The real motivation behind the vagueness of the policy was to make sure that economic interests outweighed any concerns over the risk to safety. As for the claim that the economic consequences of workers not remaining on the job are worse than the threat posed by the virus, the message is “Risk your life or lose your livelihood.” This is now the rationale for the demand for the return to work without the virus having been contained, confirming that the Johnson government has never backed away essentially from its “herd immunity” policy.

This is the reason why 21,000 warehouse workers across South Yorkshire at ASOS, Pretty Little Thing (owned by the Boohoo Group), Next, IKEA and Amazon have been kept on the job in an environment which is a breeding ground for the virus.

At its warehouse in Rochdale, Greater Manchester, JD Sports is keeping workers on the job to boost online sales of tracksuits and trainers. It also claims to be following government guidelines regarding safety and that its operations are essential to the economic wellbeing of society.

The local environment agency again gave a clean bill of health after four site inspections. But workers at the site have provided photographs of overcrowded locker rooms and 10 came forward to speak to ITV News to explain that it was impossible to maintain the 2 metres social distancing in the warehouse, locker room and canteens. Shared equipment such as keypads, laptops and radios were not cleaned regularly and the provision of protective gloves and sanitiser was inadequate. A fingerprint sensor is used for staff to clock in, with 400 to 500 workers on each of the 12-hour shifts.

USDAW was inundated with over 200 complaints from workers about conditions in the JD workplace but has organised no action to close the facility. There is, moreover, a clear contradiction between its call to close JD Sports and its role in supporting Next reopening its warehouses to sell nonessential online items. Rochdale Labour council has refused to take any action against the company even though its cabinet minister for business, John Blundell, questioned claims that JD Sports is safety compliant.

From the standpoint of defending workers’ basic interests, the unions have proven utterly worthless, even when the lives of their members are placed in immediate danger. They function to police opposition and ensure that the dictates of the corporations are upheld. The pandemic has served to underscore this truth.

Workers in the warehouse and logistics sector number well over 2 million—around 8 percent of the UK workforce. The average wage of a warehouse workers is £8.95, only a fraction above the national minimum wage of £8.72. A quarter of the workforce is made up of migrants from the European Union.

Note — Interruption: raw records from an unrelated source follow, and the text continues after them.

Context: an optimization exercise on an open-source flow, tuned for small area. The choices shown serve that exercise and are no tape-out recipe. In this exercise RTL edits were held to simulation tests only and were not proved equivalent to the original. Power figures rest on the tool's default switching activity, not on a simulated workload.

==> flow/design.v <==
`timescale 1 ns / 1 ps
module axis_jtag_v1_0 #
(
   parameter integer C_S_AXIS_DATA_WIDTH   = 64,
   parameter integer C_S_AXIS_DATA_LENGTH  = 32,
   parameter integer C_TCK_CLOCK_RATIO     = 4
)
(
   input  wire                                  channel,
   input  wire                                  s_axis_aclk,
   input  wire                                  s_axis_aresetn,
   input  wire [C_S_AXIS_DATA_WIDTH-1 : 0]      s_axis_tdata,
   input  wire                                  s_axis_tvalid,
   output wire                                  s_axis_tready,
   input  wire [7 : 0]                          s_axis_tkeep,
   input  wire                                  s_axis_tlast,
   output wire                                  TCK_0,
   output wire                                  TMS_0,
   output wire                                  TDI_0,
   input  wire                                  TDO_0,
   output wire                                  TCK_1,
   output wire                                  TMS_1,
   output wire                                  TDI_1,
   input  wire                                  TDO_1
);
   reg  [7:0]  c;
   reg  [31:0] tms_q;
   reg  [31:0] tdi_q;
   wire [6:0]  k      = c[6:0];
   wire        active = ~c[7];
   wire        pull   = c[7] & c[0];
   wire        ready  = c[7] & c[1];
   wire        inc    = ~(pull & ~s_axis_tvalid);
   always @(posedge s_axis_aclk) begin
      if (!s_axis_aresetn)
         c <= 8'd128;
      else if (ready)
         c <= 8'd0;
      else
         c <= c + {7'd0, inc};
   end
   always @(posedge s_axis_aclk) begin
      tms_q <= ~((s_axis_tdata[31:0]  | {32{~pull}}) & (tms_q | {32{pull}}));
      tdi_q <= ~((s_axis_tdata[63:32] | {32{~pull}}) & (tdi_q | {32{pull}}));
   end
   wire [7:0]  s1n = ~(8'b00000001 << k[4:2]);
   wire [3:0]  s2  = {4{active}} & (4'b0001 << k[6:5]);
   wire [3:0]  gms, gdi;
   genvar g;
   generate
      for (g = 0; g < 4; g = g + 1) begin : grp
         assign gms[g] = &(tms_q[8*g+7:8*g] | s1n);
         assign gdi[g] = &(tdi_q[8*g+7:8*g] | s1n);
      end
   endgenerate
   wire tck = active & k[1];
   wire tms = |(gms & s2) ^ (active & c[0]);
   wire tdi = |(gdi & s2) ^ (active & c[0]);
   assign s_axis_tready = ready;
   assign TCK_0 = ~channel & tck;
   assign TMS_0 = ~channel & tms;
   assign TDI_0 = ~channel & tdi;
   assign TCK_1 =  channel & tck;
   assign TMS_1 =  channel & tms;
   assign TDI_1 =  channel & tdi;
endmodule
==> flow/flow/run.sh <==
#!/bin/bash
# Layout flow: the standard ORFS flow (standard.sh) with three changes:
#  - synthesis maps the logic with an area-oriented ABC script (abc.script);
#    the registers are the standard synthesis's (ABC does not touch them);
#  - port buffers are the smallest buffer, sky130_fd_sc_hd__buf_1;
#  - clock tree synthesis without dummy loads.
# Each tool's output goes to the ORFS logs; make's output to standard.log.
set -euo pipefail
here=$(pwd)
cp flow/abc.script "$here/abc_area_opt.script"
cat > "$here/synth_opt.tcl" <<TCL
proc abc {args} {
  set i [lsearch -exact \$args -script]
  if { \$i >= 0 } { lset args [expr { \$i + 1 }] $here/abc_area_opt.script }
  yosys abc {*}\$args
}
source $here/synth_recipe.tcl
TCL
sed "s#SYNTH_SCRIPT=[^ ]*#SYNTH_SCRIPT=$here/synth_opt.tcl#" standard.sh > standard_opt.sh
export BUFFER_PORTS_ARGS="-buffer_cell sky130_fd_sc_hd__buf_1"
export CTS_ARGS="-sink_clustering_enable -repair_clock_nets -dont_use_dummy_load -buf_list sky130_fd_sc_hd__clkbuf_4"
bash standard_opt.sh > standard.log 2>&1
==> flow/flow/abc.script <==
strash
dch
amap
topo
==> flow/standard.sh <==
#!/bin/bash
# synth_recipe.tcl (not shown) runs the flow's synth.tcl, then flattens the netlist and writes it again
# the make line also repeats each setting of config.mk as NAME=value (left out here)
make -C /OpenROAD-flow-scripts/flow DESIGN_CONFIG=/design/flow/config.mk WORK_HOME=/design/flow/orfs CLKGATE_MAP_FILE= SYNTH_SCRIPT=/design/flow/synth_recipe.tcl "${@:-finish}"
==> flow/config.mk <==
export PLATFORM = sky130hd
export DESIGN_NAME = axis_jtag_v1_0
export DESIGN_NICKNAME = axis_jtag_v1_0
export VERILOG_FILES = /design/flow/design.v
export SDC_FILE = /design/flow/constraint.sdc
export NUM_CORES = 4
export LEC_CHECK = 0
export CAP_MARGIN = 20
export CORE_MARGIN = 2
export CORE_UTILIZATION = 60
export SLEW_MARGIN = 20
==> flow/constraint.sdc <==
create_clock -name core_clock -period 10.0 [get_ports {s_axis_aclk}]
set_input_delay 2.0000 -clock core_clock [delete_from_list [all_inputs] [get_ports {s_axis_aclk}]]
set_output_delay 2.0000 -clock core_clock [all_outputs]
set_load 0.01 [all_outputs]
==> results_dict.tcl, run 1 <==
set metrics [dict create \
    routedWlPerCell_um 15.5 \
    r2r_start "c[7]$_SDFF_PN1_" \
    die-area_sq_um 4600 \
    synth_ff_type "dfxtp_1" \
    power.share.sequential_pct 56.3 \
    worst-endpoint-required_ps 8000 \
    relative_max_transition_margin_pct 50.8 \
    worst_path_arrival_ps 2660 \
    worst_setup_sp_type "input port" \
    internal-power_mw 0.602 \
    post_synth.cell_area_avg_sq_um 9.89 \
    yosys.area.top_type_share_pct 59.0 \
    rsz0062_at_grt "no" \
    numCtsBuffers 9 \
    power-per-cell-area_nw_per_um2 318 \
    gr-total-overflow 0 \
    synth.most_common_cell "o22ai_1" \
    final-hold-violation-count 0 \
    time_the_final_worst_path_needs_with_i_o_delays_and_setup_ps 4660 \
    tightestPinTransition_ps 730 \
    ys.warnings.count 1 \
    yosysTopAreaCell "dfxtp_1" \
    placement.setup.worst_slack_ps 5330 \
    global_route.usage.met3_pct 5.26 \
    stdcell_area_sq_um 2870 \
    min_path_cells 1 \
    static_leak_nw 0.986 \
    viasPerCell 5.99 \
    timing.setup.critical_path_class "in2out" \
    cts_sinks 72 \
    route.antenna.remaining_nets 0 \
    first_global_vias 1904 \
    netSwitchingPower_mw 0.312 \
    critical_path.endpoint_type "output pin" \
    post_synth_main_area_contributors "dfxtp_1 59%, o22ai_1 22%, nor2_1 3.7%, nand3_1 2.5%, clkinv_1 1.8%" \
    grt.busiest_layer "met2" \
    async_flop_share_pct 0 \
    place.gp.congestion 0.836 \
    synth_common_cells "87 x o22ai_1, 72 x dfxtp_1, 24 x nor2_1, 12 x clkinv_1, 12 x nand3_1" \
    synthesis.instances 247 \
    nFillCells 325 \
    sequential_cell_area_fraction_in_the_yosys_report_pct 59.0 \
    overall_global_routing_usage_pct 26.8 \
    vdd_ir_drop_max_mv 0.181 \
    drt-pass1-iter-count 4 \
    rows 23 \
    synth-edff-count 0 \
    timing.fmax_mhz 215 \
    antenna_cells 0 \
    power.combinational.fraction_pct 29.9 \
    area_growth_syn_to_layout_pct 17.6 \
    part_of_the_total_power_dissipated_in_the_clock_network_pct 13.8 \
    post_synth_instance_area_sq_um 2440 \
    initial_core_util_pct 61.5 \
    post_cts.repair.setup_buffers 0 \
    yosys_register_bits 72 \
    initialDrtViolationCount 141 \
    worstHoldPathType "reg2reg" \
    dp_hpwl_um 4110 \
    die_h_um 67.8 \
    grtUsageMet1_pct 36.8 \
    dieWidth_um 67.8 \
    finalNetCount 415 \
    holdCritStartpoint "tdi_q[21]$_DFF_P_" \
    cts_tree "yes" \
    floorplan.core_area_sq_um 3970 \
    finalClockSkew_ps 27.3 \
    worstSetupStartpoint "channel" \
    post_cts_gate_resize_count 0 \
    clk_latency_ps 400 \
    grt_util_met2_pct 40.4 \
    run_status "complete, no violations" \
    synth_nets 328 \
    whs_ps 461 \
    setup-violations-final 0 \
    ctsLongestPathBuffers 2 \
    cts_root_buf "clkbuf_4" \
    ioPinCount 86 \
    yosysUniqueCellTypes 20 \
    final_max_slew_viol_count 0 \
    postLayoutCoreUtil_pct 72.4 \
    fraction_of_the_cycle_the_final_worst_path_needs_pct 46.6 \
    num_vias 2287 \
    cts_hold_buf 0 \
    worstPathMaxFanout 4 \
    antenna_violations_before_repair 0 \
    reg2regPathDepth 11 \
    swShare_pct 34.1 \
    grt_max_degree 65 \
    cts_h_tree_depth 3 \
    post-route-drc-count 0 \
    worst_setup_hold_path_clk_slew_ps 80 \
    global_route_wire_length_before_repair_um 8850 \
    post_route_cells_drive_above_1_share_pct 3.61 \
    finalWorstSetupSlack_ps 5340 \
    setup_total_negative_slack_ps 0 \
    port_buffers 74 \
    detailed_place.area_sq_um 2810 \
    routed_wl_um 5940 \
    maximum_capacitance_violations 0 \
]
cell type report:
class	instances	area, sq um	share of cell area [%]
repair buffers	76	293	10.2
clock buffers	9	67.6	2.35
well taps	50	62.6	2.18
multi-input cells	163	965	33.6
inverters	12	45.0	1.57
flip-flops and latches	72	1440	50.2
layout by cell type, fill, tap and decap left out:
master and count:
a22o_1 1, ha_1 2, a221oi_1 1, nand2_1 3
o21ai_0 5, nor3_1 6, clkinv_1 12, nor2_1 23
or2_0 1, o221ai_1 3, buf_1 74, clkbuf_4 9
nor4_1 7, nand3_1 12, buf_4 2, o22a_1 2
a211oi_1 2, o22ai_1 87, a32oi_1 1, a21oi_1 3
o311ai_0 1, dfxtp_1 72, nor2_4 1, nor2b_1 2
metrics by stage:
stage,power [mW],cells
after floorplan,0.708,247
after global placement,0.778,373
after detailed placement,0.792,373
after CTS,0.914,382
after global routing,0.975,382
final,0.914,382
path summary, 6_finish.rpt:
kind	slack (ps)	endpoint
worst min-delay path	460	tdi_q[21]$_DFF_P_
worst min register to register	460	tdi_q[21]$_DFF_P_
worst max-delay path	5340	TCK_1
worst max register to register	8030	c[6]$_SDFF_PP0_
logic make-up (layout without fill, tap and decap cells):
logic type | after synthesis | after routing | share of synthesized area [%]
buffers and inverters | 12 | 97 | 1.84
DFF | 72 | 72 | 59.0
adders and majority gates | 2 | 2 | 1.02
AOI/OAI and AO/OA | 106 | 106 | 27.8
and+or+nand+nor | 55 | 55 | 10.4
layer usage:
metal,vias to the layer above,wire (um)
li1,1167,-
met1,1047,2750
met2,64,2820
met3,9,282
met4,0,95
met5,-,0
power groups by stage:
stage	logic (mW)	registers (mW)	clock network, mW
after floorplan	0.208	0.500	0
after global placement	0.263	0.515	0
after detailed placement	0.273	0.519	0
after CTS	0.273	0.512	0.129
after global routing	0.303	0.531	0.141
final	0.273	0.514	0.127
sequential cells by signal, summed over array words and instances (netlist names):
register  flops
tdi_q        32
tms_q        32
c             8
worst max-delay path: stages:
cell and delay [ps]:
buf_1 160, clkinv_1 140, nor3_1 170, buf_1 190
==> run 2: changes to the inputs <==
--- a/flow/config.mk
+++ b/flow/config.mk
@@ -8,4 +8,4 @@
 export CAP_MARGIN = 20
 export CORE_MARGIN = 2
-export CORE_UTILIZATION = 60
+export CORE_UTILIZATION = 35
 export SLEW_MARGIN = 20
==> run 2 against run 1 <==
Flip-flop and latch count stayed put. Via count is 0.17% higher. Global-route usage is 8.9 points lower. Sequential share of layout area is 0.65 points lower. Critical endpoint is now TDI_1. Combinational power hardly changed. Still clean. Wire length is 11% higher. Synthesized cell count stayed put. Sequential power hardly changed. Utilization is 29 points lower. Non-clock buffer count stayed put. Hold slack better by 0.89 ps. Synthesized area stayed put.
==> results_dict.tcl, run 2 <==
set metrics [dict create \
    run_status "complete, no violations" \
    tightestPinTransition_ps 735 \
    dp_hpwl_um 4470 \
    synth_common_cells "87 x o22ai_1, 72 x dfxtp_1, 24 x nor2_1, 12 x clkinv_1, 12 x nand3_1" \
    gr-total-overflow 0 \
    final_cell_mix "87 x o22ai_1, 74 x buf_1, 72 x dfxtp_1" \
    post_route_cells_drive_above_1_share_pct 3.61 \
    worst_setup_hold_path_clk_slew_ps 100 \
    post_cts.repair.setup_buffers 0 \
    port_buffers 74 \
    yosysTopAreaCell "dfxtp_1" \
    critical-path-slowest-cell "nor4_1" \
    viasPerCell 5.56 \
    fin_total_pwr_mw 0.915 \
    cts_h_tree_depth 3 \
    setup-violations-final 0 \
    post-route-drc-count 0 \
    nFillCells 711 \
    ctsLongestPathBuffers 2 \
    floorplan.core_area_sq_um 6760 \
    relative_max_transition_margin_pct 50.5 \
    critical_path.endpoint_type "output pin" \
    die-area_sq_um 7670 \
    layout.cells.most_common "o22ai_1" \
    cts_sinks 72 \
    worst-endpoint-required_ps 8000 \
    yosys_register_bits 72 \
    post_synth_main_area_contributors "dfxtp_1 59%, o22ai_1 22%, nor2_1 3.7%, nand3_1 2.5%, clkinv_1 1.8%" \
    power-per-cell-area_nw_per_um2 314 \
    cts_root_buf "clkbuf_4" \
    time_the_final_worst_path_needs_with_i_o_delays_and_setup_ps 4770 \
    reg.largest.list "tdi_q: 32 flops, tms_q: 32 flops, c: 8 flops" \
    ioPinCount 86 \
    path_cells "clkinv_1 > nand3_1 > o22ai_1 > nor4_1 > a22o_1 > a221oi_1 > nor2_1 > a21oi_1 > nor2_1 > buf_1" \
    maximum_capacitance_violations 0 \
    post_cts_gate_resize_count 0 \
    die_h_um 87.6 \
    yosysUniqueCellTypes 20 \
    finalClockSkew_ps 26.4 \
    place.gp.congestion 0.753 \
    post_synth.cell_area_avg_sq_um 9.89 \
    cts_tree "yes" \
    dieWidth_um 87.6 \
    final_max_slew_viol_count 0 \
    setup_total_negative_slack_ps 0 \
    worst_path_most_repeated_cell "nor2_1" \
    final-hold-violation-count 0 \
    ys.warnings.count 1 \
    async_flop_share_pct 0 \
    yosys.area.top_type_share_pct 59.0 \
    static_leak_nw 0.986 \
    rows 30 \
    vdd_ir_drop_max_mv 0.164 \
    critical_path.max_stage_delay_ps 470 \
    clk_latency_ps 410 \
    rsz0062_at_grt "no" \
    antenna_violations_before_repair 0 \
    worst_path_arrival_ps 2770 \
    synth_ff_type "dfxtp_1" \
    initialDrtViolationCount 104 \
    synth.most_common_cell "o22ai_1" \
    worst_setup_sp_type "flop" \
    first_global_vias 2138 \
    overall_global_routing_usage_pct 17.8 \
    synthesis.instances 247 \
    routed_wl_um 6580 \
    initial_core_util_pct 36.2 \
    global_route_wire_length_before_repair_um 10300 \
    finalNetCount 415 \
    timing.fmax_mhz 210 \
    antenna_cells 0 \
    post_synth_instance_area_sq_um 2440 \
    synth_nets 328 \
    sequential_cell_area_fraction_in_the_yosys_report_pct 59.0 \
    drt-pass1-iter-count 4 \
    num_vias 2291 \
    worstHoldPathType "reg2reg" \
    grt_max_degree 65 \
    cts_hold_buf 0 \
    route.antenna.remaining_nets 0 \
    area_growth_syn_to_layout_pct 19.1 \
    fraction_of_the_cycle_the_final_worst_path_needs_pct 47.7 \
    timing.setup.critical_path_class "reg2out" \
    routedWlPerCell_um 16.0 \
    synth-edff-count 0 \
    numCtsBuffers 9 \
    worstPathMaxFanout 8 \
]
## run 2: logic make-up after synthesis
group | share of synthesized area, %
buffers and inverters | 1.84
and+or+nand+nor | 10.4
AOI/OAI and AO/OA | 27.8
adders and majority gates | 1.02
DFF | 59.0
## run 2: final cells by class
class                   instances  area [sq um]  area share (%)
flip-flops and latches         72          1440            49.5
multi-input cells             163           965            33.1
repair buffers                 76           293            10.1
well taps                      80           100            3.44
clock buffers                   9          67.6            2.32
inverters                      12          45.0            1.55
## run 2: where the power goes
part / switching, mW / leakage [nW] / internal (mW)
clock network: 0.0853 / 0.0414 / 0.0419
registers: 0.0761 / 0.605 / 0.437
logic: 0.152 / 0.340 / 0.123
total: 0.313 / 0.986 / 0.602
## run 2: worst max-delay path, delay by kind of cell (launching register included)
family | cells | cell delay, ps
DFF | 1 | 460
buffers and inverters | 2 | 340
AOI/OAI and AO/OA | 4 | 540
and+or+nand+nor | 4 | 1050
## run 2: path summary, 6_finish.rpt
path,cells past startpoint,slack (ps),to,from
setup / recovery,10,5230,TDI_1,c[2]$_SDFF_PP0_
hold / removal,1,460,tdi_q[30]$_DFF_P_,tdi_q[30]$_DFF_P_
setup reg to reg,11,7940,c[6]$_SDFF_PP0_,c[7]$_SDFF_PN1_
hold reg to reg,1,460,tdi_q[30]$_DFF_P_,tdi_q[30]$_DFF_P_
## run 2: per-stage QoR
step	instances	area, sq um	utilization [%]	hold slack [ps]	setup slack (ps)
finish	412	2910	43.1	461	5230
global route	412	2910	43.1	477	4920
CTS	412	2910	43.1	463	5250
detailed placement	403	2840	42.1	449	5300
global placement	403	2840	42.1	442	5290
floorplan	247	2440	-	434	4120
## run 2: metal layers
layer	share of wire [%]	vias up	track usage (%)
met4	1.8	0	6.43
met1	46	1054	24.5
met2	46	65	26.6
met5	0	-	0
met3	6.3	11	5.47
li1	-	1161	-
==> run 3: changes to the inputs <==
--- a/flow/flow/run.sh
+++ b/flow/flow/run.sh
@@ -19,4 +19,4 @@
 sed "s#SYNTH_SCRIPT=[^ ]*#SYNTH_SCRIPT=$here/synth_opt.tcl#" standard.sh > standard_opt.sh
 export BUFFER_PORTS_ARGS="-buffer_cell sky130_fd_sc_hd__buf_1"
-export CTS_ARGS="-sink_clustering_enable -repair_clock_nets -dont_use_dummy_load -buf_list sky130_fd_sc_hd__clkbuf_4"
+export CTS_ARGS="-sink_clustering_enable -repair_clock_nets -dont_use_dummy_load -buf_list {sky130_fd_sc_hd__clkbuf_2 sky130_fd_sc_hd__clkbuf_4}"
 bash standard_opt.sh > standard.log 2>&1
--- a/flow/config.mk
+++ b/flow/config.mk
@@ -8,4 +8,4 @@
 export CAP_MARGIN = 20
 export CORE_MARGIN = 2
-export CORE_UTILIZATION = 35
+export CORE_UTILIZATION = 60
 export SLEW_MARGIN = 20
==> run 3 against run 2 <==
Flip-flop and latch count unchanged. First-iteration DRC count rose by 36%. Clock skew grew 0.89 ps. Final cell count down 7.3%. Synthesized cell count unchanged. Total power decreased by 0.14%. Non-clock buffer count did not move. Clock-buffer cell count did not move. Critical path type is now in2out. Critical endpoint is now TCK_1. Largest cell class unchanged.
==> results_dict.tcl, run 3 <==
set metrics [dict create \
    run_status "complete, no violations" \
    critical_path.max_stage_delay_ps 190 \
    floorplan.core_area_sq_um 3970 \
    post_synth_main_area_contributors "dfxtp_1 59%, o22ai_1 22%, nor2_1 3.7%, nand3_1 2.5%, clkinv_1 1.8%" \
    synth_common_cells "87 x o22ai_1, 72 x dfxtp_1, 24 x nor2_1, 12 x clkinv_1, 12 x nand3_1" \
    part_of_the_total_power_dissipated_in_the_clock_network_pct 13.8 \
    critical-path-slowest-cell "buf_1" \
    finalClockSkew_ps 27.3 \
    ctsLongestPathBuffers 2 \
    timing.fmax_mhz 215 \
    r2r_start "c[7]$_SDFF_PN1_" \
    min_path_cells 1 \
    worst_setup_hold_path_clk_slew_ps 80 \
    yosysUniqueCellTypes 20 \
    numCtsBuffers 9 \
    worst_path_most_repeated_cell "buf_1" \
    holdCritStartpoint "tdi_q[21]$_DFF_P_" \
    initialDrtViolationCount 141 \
    initial_core_util_pct 61.5 \
    met3_routed_wl_um 282 \
    maximum_capacitance_violations 0 \
    path_delay_family "buffers and inverters" \
    num_vias 2287 \
    route.antenna.remaining_nets 0 \
    timing.setup.critical_path_class "in2out" \
    vdd_ir_drop_max_mv 0.181 \
    rows 23 \
    dp.cells 373 \
    cts_root_buf "clkbuf_4" \
    clk_latency_ps 400 \
    worstSetupStartpoint "channel" \
    antenna_violations_before_repair 0 \
    global_route_wire_length_before_repair_um 8850 \
    power-per-cell-area_nw_per_um2 318 \
    die-area_sq_um 4600 \
    antenna_cells 0 \
    setup_total_negative_slack_ps 0 \
    viasPerCell 5.99 \
    reg.largest.list "tdi_q: 32 flops, tms_q: 32 flops, c: 8 flops" \
    worst_setup_sp_type "input port" \
    finalNetCount 415 \
    drt-pass1-iter-count 4 \
    synth.most_common_cell "o22ai_1" \
    synth_ff_type "dfxtp_1" \
    setup-violations-final 0 \
    worstHoldPathType "reg2reg" \
    synthesis.instances 247 \
    ys.warnings.count 1 \
    post_cts.repair.setup_buffers 0 \
    cts_h_tree_depth 3 \
    async_flop_share_pct 0 \
    path_depth 4 \
    power.combinational.fraction_pct 29.9 \
    grt_max_degree 65 \
    port_buffers 74 \
    yosys.area.top_type_share_pct 59.0 \
    relative_max_transition_margin_pct 50.8 \
    post_synth_instance_area_sq_um 2440 \
    routed_wl_um 5940 \
    dieWidth_um 67.8 \
    post-route-drc-count 0 \
    cts_sinks 72 \
    rsz0062_at_grt "no" \
    sequential_cell_area_fraction_in_the_yosys_report_pct 59.0 \
    netSwitchingPower_mw 0.312 \
    path_cells "buf_1 > clkinv_1 > nor3_1 > buf_1" \
    swShare_pct 34.1 \
    time_the_final_worst_path_needs_with_i_o_delays_and_setup_ps 4660 \
    final_cell_mix "87 x o22ai_1, 74 x buf_1, 72 x dfxtp_1" \
    postLayoutCoreUtil_pct 72.4 \
    synth_nets 328 \
    drt-met1-wl_um 2750 \
    stdcell_area_sq_um 2870 \
    post_cts_gate_resize_count 0 \
    worst-endpoint-required_ps 8000 \
    yosysTopAreaCell "dfxtp_1" \
    dp_hpwl_um 4110 \
    whs_ps 461 \
    overall_global_routing_usage_pct 26.8 \
    critical_path.endpoint_type "output pin" \
    internal-power_mw 0.602 \
    worst_path_arrival_ps 2660 \
    routedWlPerCell_um 15.5 \
    top_layer "met4" \
    tightestPinTransition_ps 730 \
    cp.buffers_inverters 3 \
    detailed_place.area_sq_um 2810 \
    yosys_register_bits 72 \
    worstPathMaxFanout 4 \
    power.share.sequential_pct 56.3 \
    wl_met2_um 2820 \
    layout.cells.most_common "o22ai_1" \
    die_h_um 67.8 \
    cts_hold_buf 0 \
    fraction_of_the_cycle_the_final_worst_path_needs_pct 46.6 \
    fin_cells 382 \
    ioPinCount 86 \
    area_growth_syn_to_layout_pct 17.6 \
    cts_tree "yes" \
    place.gp.congestion 0.836 \
    final-hold-violation-count 0 \
    post_synth.cell_area_avg_sq_um 9.89 \
    gr-total-overflow 0 \
    synth-edff-count 0 \
    static_leak_nw 0.986 \
    first_global_vias 1904 \
    reg2regPathDepth 11 \
    final_max_slew_viol_count 0 \
    post_route_cells_drive_above_1_share_pct 3.61 \
]
-- run 3: cell counts in the layout (fill, tap and decap cells not counted) --
No cell type changed its count.
-- run 3: final timing paths --
path,endpoint,slack (ps)
worst min-delay path,tdi_q[21]$_DFF_P_,460
worst max register to register,c[6]$_SDFF_PP0_,8030
worst max-delay path,TCK_1,5340
worst min register to register,tdi_q[21]$_DFF_P_,460
-- run 3: kinds of logic (layout without fill, tap and decap cells) --
family / after synthesis / in the layout / share of synthesized area, %
buffers and inverters: 12 / 97 / 1.84
and+or+nand+nor: 55 / 55 / 10.4
DFF: 72 / 72 / 59.0
AOI/OAI and AO/OA: 106 / 106 / 27.8
adders and majority gates: 2 / 2 / 1.02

The pandemic has demonstrated that the real “wealth creators” in society include the millions of workers who operate a vast and complex supply and distribution network which encompasses the globe and is integrated across national boundaries. ASOS has 482 supply factories for its clothing in China and India compared to 32 in the UK and distribution hubs in Germany and the US—with 60 percent of sales generated globally.

This huge infrastructure and the labour of millions are subordinated to one end—the accumulation of wealth by the ruling elite. The net worth of ASOS owner Anders Holch Polsen is over £6 billion. He is the richest man in Denmark and owns 13 estates in Scotland. A study conducted in 2017 showed it would take an ASOS worker 214 years to earn the equivalent of CEO Nick Beighton’s total pay award for that year, £3.1 million.

The purpose of ASOS remaining open is not to protect the jobs of workers or the well-being of “the economy,” but to amass more profit while the lives of workers are treated as a disposable commodity. The company is rich enough to furlough its workforce on full pay many times over without a government handout. However, its response has been to exploit the disruption caused by the pandemic to increase its market share against its rivals.

In the fight against the pandemic the working class must challenge the premise that capitalism is the only viable basis for the organisation of economic and social life. It is only on this basis that ASOS workers can assert their rights and join the growing resistance of workers globally, whose universal demand is that workers’ lives must not be sacrificed for corporate profit.